Dr. Baratz argues that performing surgeries on intersex children violates their human rights and their autonomy to determine what they want their bodies to look like.

“I believe that in order to give children that autonomy, we need to have a process, rather than some kind of age cutoff,” she says. “A process where we’re educating about their bodies, we’re supporting them to live in society the way they are — we already have this process in place for kids with gender dysphoria, some of whom grow up to be transgender. We don’t do that for families, for children who are intersex.”

In addition to educating families, Dr. Baratz argues that the medical community must be educated, as well. When she started medical school back in the 1980s, her professors said intersex children urgently needed to be “fixed.”

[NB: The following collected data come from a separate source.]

`src/nirqh_pkg.sv`:
```
// Purpose: shared constants for the nested irq priority and halt block
// Assumes: clk is the cpu clock (oscillator / 2), one register per word
// Notes: byte address of a register is four times its index
package nirqh_pkg;
  // register indices
  localparam logic [7:0] IDX_PRIO0 = 8'h1C;
  localparam logic [7:0] IDX_PRIO1 = 8'h1D;
  localparam logic [7:0] IDX_PRIO2 = 8'h1E;
  localparam logic [7:0] IDX_PRIO3 = 8'h1F;
  localparam logic [7:0] IDX_CC = 8'h20;
  localparam logic [7:0] IDX_CTRL = 8'h21;
  localparam logic [7:0] IDX_STAT = 8'h22;
  // reset values and fixed bits
  localparam logic [7:0] CC_RESET = 8'hEA;
  localparam logic [7:0] PRIO_RESET = 8'hFF;
  localparam logic [7:0] PRIO3_RO = 8'hF0;
  localparam logic [7:0] CTRL_RESET = 8'h00;
  localparam int CC_BIT_HIGH = 5;
  localparam int CC_BIT_LOW = 3;
  localparam int CTRL_OIE_BIT = 1;
  // level codes
  localparam logic [1:0] LVL0 = 2'b10;
  localparam logic [1:0] LVL1 = 2'b01;
  localparam logic [1:0] LVL2 = 2'b00;
  localparam logic [1:0] LVL3 = 2'b11;
  // vectors
  localparam int NUM_VEC = 14;
  localparam logic [3:0] VEC_NMI = 4'h0;
  localparam logic [3:0] VEC_TRAP = 4'hE;
  localparam logic [3:0] VEC_RESET = 4'hF;
  localparam logic [13:0] EXT_MASK = 14'h003E;
  localparam logic [13:0] HALT_EXIT_MASK = 14'h007F;
  // timing: cycles of the cpu clock
  localparam int WAKE_CYCLES = 4096;
  // halt state machine
  typedef enum logic [2:0] {
    ST_RUN = 3'b001,
    ST_HALT = 3'b010,
    ST_WAKE = 3'b100
  } nirqh_state_t;
  // ordinal of a level code: 10->0, 01->1, 00->2, 11->3
  function automatic logic [1:0] levelRank(input logic [1:0] code);
    levelRank = {~(code[1] ^ code[0]), code[0]};
  endfunction
  // keep a field when the level-0 pattern is written
  function automatic logic [7:0] prioMerge(input logic [7:0] old, input logic [7:0] wr);
    logic [7:0] res;
    res = wr;
    for (int f = 0; f < 4; f++) begin
      if (wr[2*f +: 2] == LVL0) begin
        res[2*f +: 2] = old[2*f +: 2];
      end
    end
    prioMerge = res;
  endfunction
endpackage

```
`src/nirqh_arb_if.sv`:
```
`timescale 1ns/1ps
// Purpose: carries arbitration inputs and the winner between top and arbiter
// Assumes: one clock, purely combinational traffic
// Notes: fields holds 2 bits per vector, vector x at [2x+1:2x]
interface nirqh_arb_if;
  logic [13:0] pending;
  logic [27:0] fields;
  logic [1:0] curLevel;
  logic exitOnly;
  logic winValid;
  logic [3:0] winIdx;
  modport arb (input pending, fields, curLevel, exitOnly, output winValid, winIdx);
  modport ctl (output pending, fields, curLevel, exitOnly, input winValid, winIdx);
endinterface

```
`src/nirqh_req_latch.sv`:
```
`timescale 1ns/1ps
// Purpose: one request latch, edge or level sensitive
// Assumes: req already gated by its peripheral enable
// Notes: a new edge in the clearing cycle keeps the latch set
module nirqh_req_latch (
  // clock and reset
  input wire logic clk,
  input wire logic srst,
  // request side
  input wire logic req,
  input wire logic edgeMode,
  input wire logic clear,
  output logic pending
);
  logic reqDly_reg;
  logic pend_reg;
  logic rise;

  // rising edge of the request
  assign rise = req & ~reqDly_reg;
  assign pending = edgeMode ? pend_reg : req;

  // edge latch, set wins over clear
  always_ff @(posedge clk) begin
    if (srst) begin
      reqDly_reg <= 1'b0;
      pend_reg <= 1'b0;
    end else begin
      reqDly_reg <= req;
      if (rise) begin
        pend_reg <= 1'b1;
      end else if (clear) begin
        pend_reg <= 1'b0;
      end
    end
  end
endmodule

```
`src/nirqh_arbiter.sv`:
```
`timescale 1ns/1ps
// Purpose: picks the maskable vector to service
// Assumes: pending already includes enables
// Notes: index 0 (pin nmi) is skipped here and handled by the top
module nirqh_arbiter (
  // arbitration traffic
  nirqh_arb_if.arb a
);
  import nirqh_pkg::*;
  logic [1:0] bestRank;
  logic found;
  logic [3:0] bestIdx;

  // scan low priority upward so the lower index wins ties
  always_comb begin
    logic [1:0] r;
    r = 2'b00;
    bestRank = 2'b00;
    found = 1'b0;
    bestIdx = 4'h0;
    for (int i = NUM_VEC - 1; i >= 1; i--) begin
      r = levelRank(a.fields[2*i +: 2]);
      if (a.pending[i] && (r > levelRank(a.curLevel))
          && (!a.exitOnly || HALT_EXIT_MASK[i])
          && (!found || r >= bestRank)) begin
        found = 1'b1;
        bestRank = r;
        bestIdx = 4'(i);
      end
    end
  end

  assign a.winValid = found;
  assign a.winIdx = bestIdx;
endmodule

```
`src/nirqh_ctrl.sv`:
```
`timescale 1ns/1ps
// Purpose: nested priority control, priority registers and halt sequencing
// Assumes: core pulses instruction strobes at instruction end; AHB-Lite slave
// Notes: no wait states; response always OKAY
module nirqh_ctrl #(
  parameter int WAKE_COUNT = nirqh_pkg::WAKE_CYCLES
) (
  // clock and reset
  clk,
  srst,
  // AHB-Lite slave
  hsel,
  haddr,
  htrans,
  hwrite,
  hsize,
  hwdata,
  hready,
  hreadyout,
  hresp,
  hrdata,
  // request sources
  irqReq,
  extEdgeMode,
  watchdogEnable,
  // core sequencer
  instrDone,
  unmaskInstr,
  maskInstr,
  haltInstr,
  waitForIrqInstr,
  trapInstr,
  irqReturnInstr,
  popFlagsInstr,
  stackLevel,
  serviceStart,
  serviceVector,
  levelBitHigh,
  levelBitLow,
  jumpIfMasked,
  jumpIfUnmasked,
  cpuStall,
  // clocks and watchdog
  oscRunning,
  periphClockEnable,
  watchdogReset
);
  import nirqh_pkg::*;

  // clock and reset
  input wire logic clk;
  input wire logic srst;
  // AHB-Lite slave
  input wire logic hsel;
  input wire logic [31:0] haddr;
  input wire logic [1:0] htrans;
  input wire logic hwrite;
  input wire logic [2:0] hsize;
  input wire logic [31:0] hwdata;
  input wire logic hready;
  output logic hreadyout;
  output logic hresp;
  output logic [31:0] hrdata;
  // request sources
  input wire logic [13:0] irqReq;
  input wire logic [4:0] extEdgeMode;
  input wire logic watchdogEnable;
  // core sequencer
  input wire logic instrDone;
  input wire logic unmaskInstr;
  input wire logic maskInstr;
  input wire logic haltInstr;
  input wire logic waitForIrqInstr;
  input wire logic trapInstr;
  input wire logic irqReturnInstr;
  input wire logic popFlagsInstr;
  input wire logic [1:0] stackLevel;
  output logic serviceStart;
  output logic [3:0] serviceVector;
  output logic levelBitHigh;
  output logic levelBitLow;
  output logic jumpIfMasked;
  output logic jumpIfUnmasked;
  output logic cpuStall;
  // clocks and watchdog
  output logic oscRunning;
  output logic periphClockEnable;
  output logic watchdogReset;

  // ****************************************
  // state
  // ****************************************
  logic [7:0] prio_reg [4];
  logic [1:0] cc_reg;
  logic [1:0] cc_next;
  logic [7:0] ctrl_reg;
  nirqh_state_t state_reg;
  nirqh_state_t state_next;
  logic [12:0] wake_reg;
  logic fullHalt_reg;
  logic exitOnly_reg;
  logic resetPend_reg;
  logic svc_reg;
  logic [3:0] vec_reg;
  logic wdog_reg;
  logic wrPend_reg;
  logic [7:0] wrIdx_reg;
  logic [31:0] rdata_reg;

  // ****************************************
  // request latches and arbitration
  // ****************************************
  nirqh_arb_if arbBus ();
  logic [13:0] pending;
  logic [13:0] clearVec;
  logic [13:0] edgeSel;

  // nmi pin is edge, groups per their mode, peripherals level
  assign edgeSel = {8'h00, extEdgeMode, 1'b1};

  genvar gv;
  generate
    for (gv = 0; gv < NUM_VEC; gv++) begin : g_lat
      nirqh_req_latch u_lat (
        .clk(clk),
        .srst(srst),
        .req(irqReq[gv]),
        .edgeMode(edgeSel[gv]),
        .clear(clearVec[gv]),
        .pending(pending[gv])
      );
    end
  endgenerate

  // arbiter inputs
  assign arbBus.pending = pending;
  assign arbBus.fields = {prio_reg[3][3:0], prio_reg[2], prio_reg[1], prio_reg[0]};
  assign arbBus.curLevel = cc_reg;
  assign arbBus.exitOnly = exitOnly_reg;

  nirqh_arbiter u_arb (
    .a(arbBus)
  );

  // ****************************************
  // service decision
  // ****************************************
  logic inRun;
  logic canTake;
  logic takeReset;
  logic takeTrap;
  logic takeNmi;
  logic takeMask;
  logic svcGo;
  logic [3:0] svcVec;
  logic [1:0] winField;

  // fixed order: reset, trap, nmi pin, then maskable winner
  assign inRun = (state_reg == ST_RUN);
  assign canTake = inRun & instrDone & ~svc_reg;
  assign takeReset = inRun & resetPend_reg & ~svc_reg;
  assign takeTrap = canTake & ~takeReset & trapInstr;
  assign takeNmi = canTake & ~takeReset & ~trapInstr & pending[VEC_NMI];
  assign takeMask = canTake & ~takeReset & ~trapInstr & ~pending[VEC_NMI] & arbBus.winValid;
  assign svcGo = takeReset | takeTrap | takeNmi | takeMask;
  assign svcVec = takeReset ? VEC_RESET : takeTrap ? VEC_TRAP : takeNmi ? VEC_NMI : arbBus.winIdx;
  assign winField = arbBus.fields[{arbBus.winIdx, 1'b0} +: 2];

  // clear the serviced latch on entry
  assign clearVec = (takeNmi | takeMask) ? (14'h0001 << svcVec) : 14'h0000;

  // ****************************************
  // halt sequencing
  // ****************************************
  logic haltGo;
  logic wakeReq;
  logic wakeDone;

  assign haltGo = inRun & haltInstr & ~svcGo;
  assign wakeReq = |(pending & (HALT_EXIT_MASK | EXT_MASK));
  assign wakeDone = (wake_reg == 13'(WAKE_COUNT - 1));

  // run, halt, wake delay
  always_comb begin
    state_next = state_reg;
    case (state_reg)
      ST_RUN: begin
        if (haltGo) begin
          state_next = ST_HALT;
        end
      end
      ST_HALT: begin
        if (wakeReq) begin
          state_next = ST_WAKE;
        end
      end
      ST_WAKE: begin
        if (wakeDone) begin
          state_next = ST_RUN;
        end
      end
      default: begin
        state_next = ST_RUN;
      end
    endcase
  end

  // core and clock controls
  assign cpuStall = ~inRun;
  assign oscRunning = ~((state_reg == ST_HALT) & fullHalt_reg);
  assign periphClockEnable = inRun;
  assign watchdogReset = wdog_reg;

  // ****************************************
  // current level
  // ****************************************
  logic busWrCc;
  logic [7:0] ccView;

  assign busWrCc = wrPend_reg & (wrIdx_reg == IDX_CC);

  // entry beats instructions, instructions beat bus writes
  always_comb begin
    cc_next = cc_reg;
    if (svcGo) begin
      if (takeMask) begin
        cc_next = winField;
      end else begin
        cc_next = LVL3;
      end
    end else if (irqReturnInstr | popFlagsInstr) begin
      cc_next = stackLevel;
    end else if (maskInstr) begin
      cc_next = LVL3;
    end else if (unmaskInstr | waitForIrqInstr | haltGo) begin
      cc_next = LVL0;
    end else if (busWrCc) begin
      cc_next = {hwdata[CC_BIT_HIGH], hwdata[CC_BIT_LOW]};
    end
  end

  // level bits and mask tests for the core
  assign levelBitHigh = cc_reg[1];
  assign levelBitLow = cc_reg[0];
  assign jumpIfMasked = (cc_reg == LVL3);
  assign jumpIfUnmasked = (cc_reg != LVL3);

  // condition-code view with the level bits in place
  always_comb begin
    ccView = CC_RESET;
    ccView[CC_BIT_HIGH] = cc_reg[1];
    ccView[CC_BIT_LOW] = cc_reg[0];
  end

  // ****************************************
  // AHB-Lite slave
  // ****************************************
  logic addrPhase;
  logic [7:0] rIdx;
  logic [7:0] rdMux;
  logic [7:0] statView;

  assign addrPhase = hsel & htrans[1] & hready;
  assign rIdx = haddr[9:2];
  assign statView = {3'b000, exitOnly_reg, fullHalt_reg, state_reg};

  // register read select
  assign rdMux = (haddr[31:10] != 22'h0) ? 8'h00 :
                 (rIdx == IDX_PRIO0) ? prio_reg[0] :
                 (rIdx == IDX_PRIO1) ? prio_reg[1] :
                 (rIdx == IDX_PRIO2) ? prio_reg[2] :
                 (rIdx == IDX_PRIO3) ? (prio_reg[3] | PRIO3_RO) :
                 (rIdx == IDX_CC) ? ccView :
                 (rIdx == IDX_CTRL) ? ctrl_reg :
                 (rIdx == IDX_STAT) ? statView :
                 8'h00;

  assign hreadyout = 1'b1;
  assign hresp = 1'b0;
  assign hrdata = rdata_reg;

  // address phase capture and read data
  always_ff @(posedge clk) begin
    if (srst) begin
      wrPend_reg <= 1'b0;
      wrIdx_reg <= 8'h00;
      rdata_reg <= 32'h0000_0000;
    end else begin
      wrPend_reg <= addrPhase & hwrite & (haddr[31:10] == 22'h0);
      wrIdx_reg <= rIdx;
      if (addrPhase & ~hwrite) begin
        rdata_reg <= {24'h000000, rdMux};
      end
    end
  end

  // priority and control register writes
  always_ff @(posedge clk) begin
    if (srst) begin
      for (int r = 0; r < 4; r++) begin
        prio_reg[r] <= PRIO_RESET;
      end
      ctrl_reg <= CTRL_RESET;
    end else if (wrPend_reg) begin
      for (int r = 0; r < 4; r++) begin
        if (wrIdx_reg == IDX_PRIO0 + 8'(r)) begin
          prio_reg[r] <= prioMerge(prio_reg[r], hwdata[7:0]);
        end
      end
      if (wrIdx_reg == IDX_CTRL) begin
        ctrl_reg <= {6'h00, hwdata[CTRL_OIE_BIT], 1'b0};
      end
    end
  end

  // ****************************************
  // sequential core
  // ****************************************
  always_ff @(posedge clk) begin
    if (srst) begin
      cc_reg <= LVL3;
      state_reg <= ST_RUN;
      wake_reg <= 13'h0000;
      fullHalt_reg <= 1'b0;
      exitOnly_reg <= 1'b0;
      resetPend_reg <= 1'b1;
      svc_reg <= 1'b0;
      vec_reg <= 4'h0;
      wdog_reg <= 1'b0;
    end else begin
      cc_reg <= cc_next;
      state_reg <= state_next;
      svc_reg <= svcGo;
      wdog_reg <= 1'b0;
      if (svcGo) begin
        vec_reg <= svcVec;
        resetPend_reg <= 1'b0;
        exitOnly_reg <= 1'b0;
      end
      if (haltGo) begin
        fullHalt_reg <= ~ctrl_reg[CTRL_OIE_BIT];
        wdog_reg <= ~ctrl_reg[CTRL_OIE_BIT] & watchdogEnable;
      end
      if (state_reg == ST_WAKE) begin
        wake_reg <= wake_reg + 13'h0001;
        if (wakeDone) begin
          exitOnly_reg <= 1'b1;
        end
      end else begin
        wake_reg <= 13'h0000;
      end
    end
  end

  // entry strobe to the core, which stacks before loading the vector
  assign serviceStart = svc_reg;
  assign serviceVector = vec_reg;
endmodule

```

“After you fix it, [we were taught] you should do it when people are younger, and you should make up a story to explain it — you can’t tell them the truth because if the child found out, it was thought that they would commit suicide,” she says.

When Dr. Baratz had her children and learned they were intersex, she was terrified they were on a path towards suicide.

“Eventually, a doctor did direct me to some support, and it was lifesaving,” she says. “After that, I became very involved, and I just decided that I did not want anyone else to go through the loneliness and isolation that I had gone through.”

Parents of intersex children need to know that it’s possible to raise healthy, happy kids with the bodies they were born with, says Dr. Baratz.

“We all love our children, and we all want to do what’s best for them and to solve problems for them that they might have in the future,” she says. “In this situation, this might be something that their children don’t want later on.”